St Vincent de Paul Society Charities | Vinnies Australia | Paid and Unpaid Workers and Voluntary Organisations in the Community | Scoop.it
Lauren Farrugia's insight:

St. Vincent De Paul Society has many prime examples that demonstrate the significant contribution volunteers have within an organization to supporting many social groups who may not have easy access to their basic needs. Initiatives that can be explored as a whole class could include Night Patrol, Winter Sleepouts and family services. An excursion to the local Vinnies store (or other second hand charity store depending on the area) could be conducted to have the children look at how these promote greater accessibility to accessing needs. 

 

Students could also be grouped and allocated a figurative budget, which they are then to write down what they could buy from the store with these financial resources.

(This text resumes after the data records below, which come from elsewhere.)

### config.mk
export PLATFORM = sky130hd
export DESIGN_NAME = spi_pkg_tx_flat
export DESIGN_NICKNAME = d
export VERILOG_FILES = /design/src/rtl/spi_pkg_tx_if.sv /design/src/rtl/spi_pkg_tx.sv /design/src/flat_wrapper.sv
export SDC_FILE = /design/constraint.sdc
export NUM_CORES = 1
export LEC_CHECK = 0
export BUFFER_PORTS_ARGS = -buffer_cell sky130_fd_sc_hd__buf_4
export CAP_MARGIN = 10
export CORE_UTILIZATION = 63
export DETAILED_ROUTE_END_ITERATION = 8
export PLACE_DENSITY = 0.85
export SKIP_CTS_REPAIR_TIMING = 1
export SLEW_MARGIN = 20
export SYNTH_ARGS = -nofsm -noshare
export SYNTH_HDL_FRONTEND = slang
export SYNTH_SLANG_ARGS = --single-unit
### constraint.sdc
create_clock -name sys_clk -period 6 [get_ports sys_clk]
set_input_delay 0.6 -clock sys_clk [delete_from_list [all_inputs] [get_ports sys_clk]]
set_output_delay 0.6 -clock sys_clk [all_outputs]
set_load 0.02 [all_outputs]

For example, the budget for one group could be $20, while another could be $40 and groups could present their ‘purchase list’ and discuss how an organization, such as Vinnies assists people within the community. Student individual reflections could conclude their experience to the store, whereby students are encouraged to express their thoughts on the contribution Vinnies makes to community life and the vital need for volunteers to assist the smooth running of services.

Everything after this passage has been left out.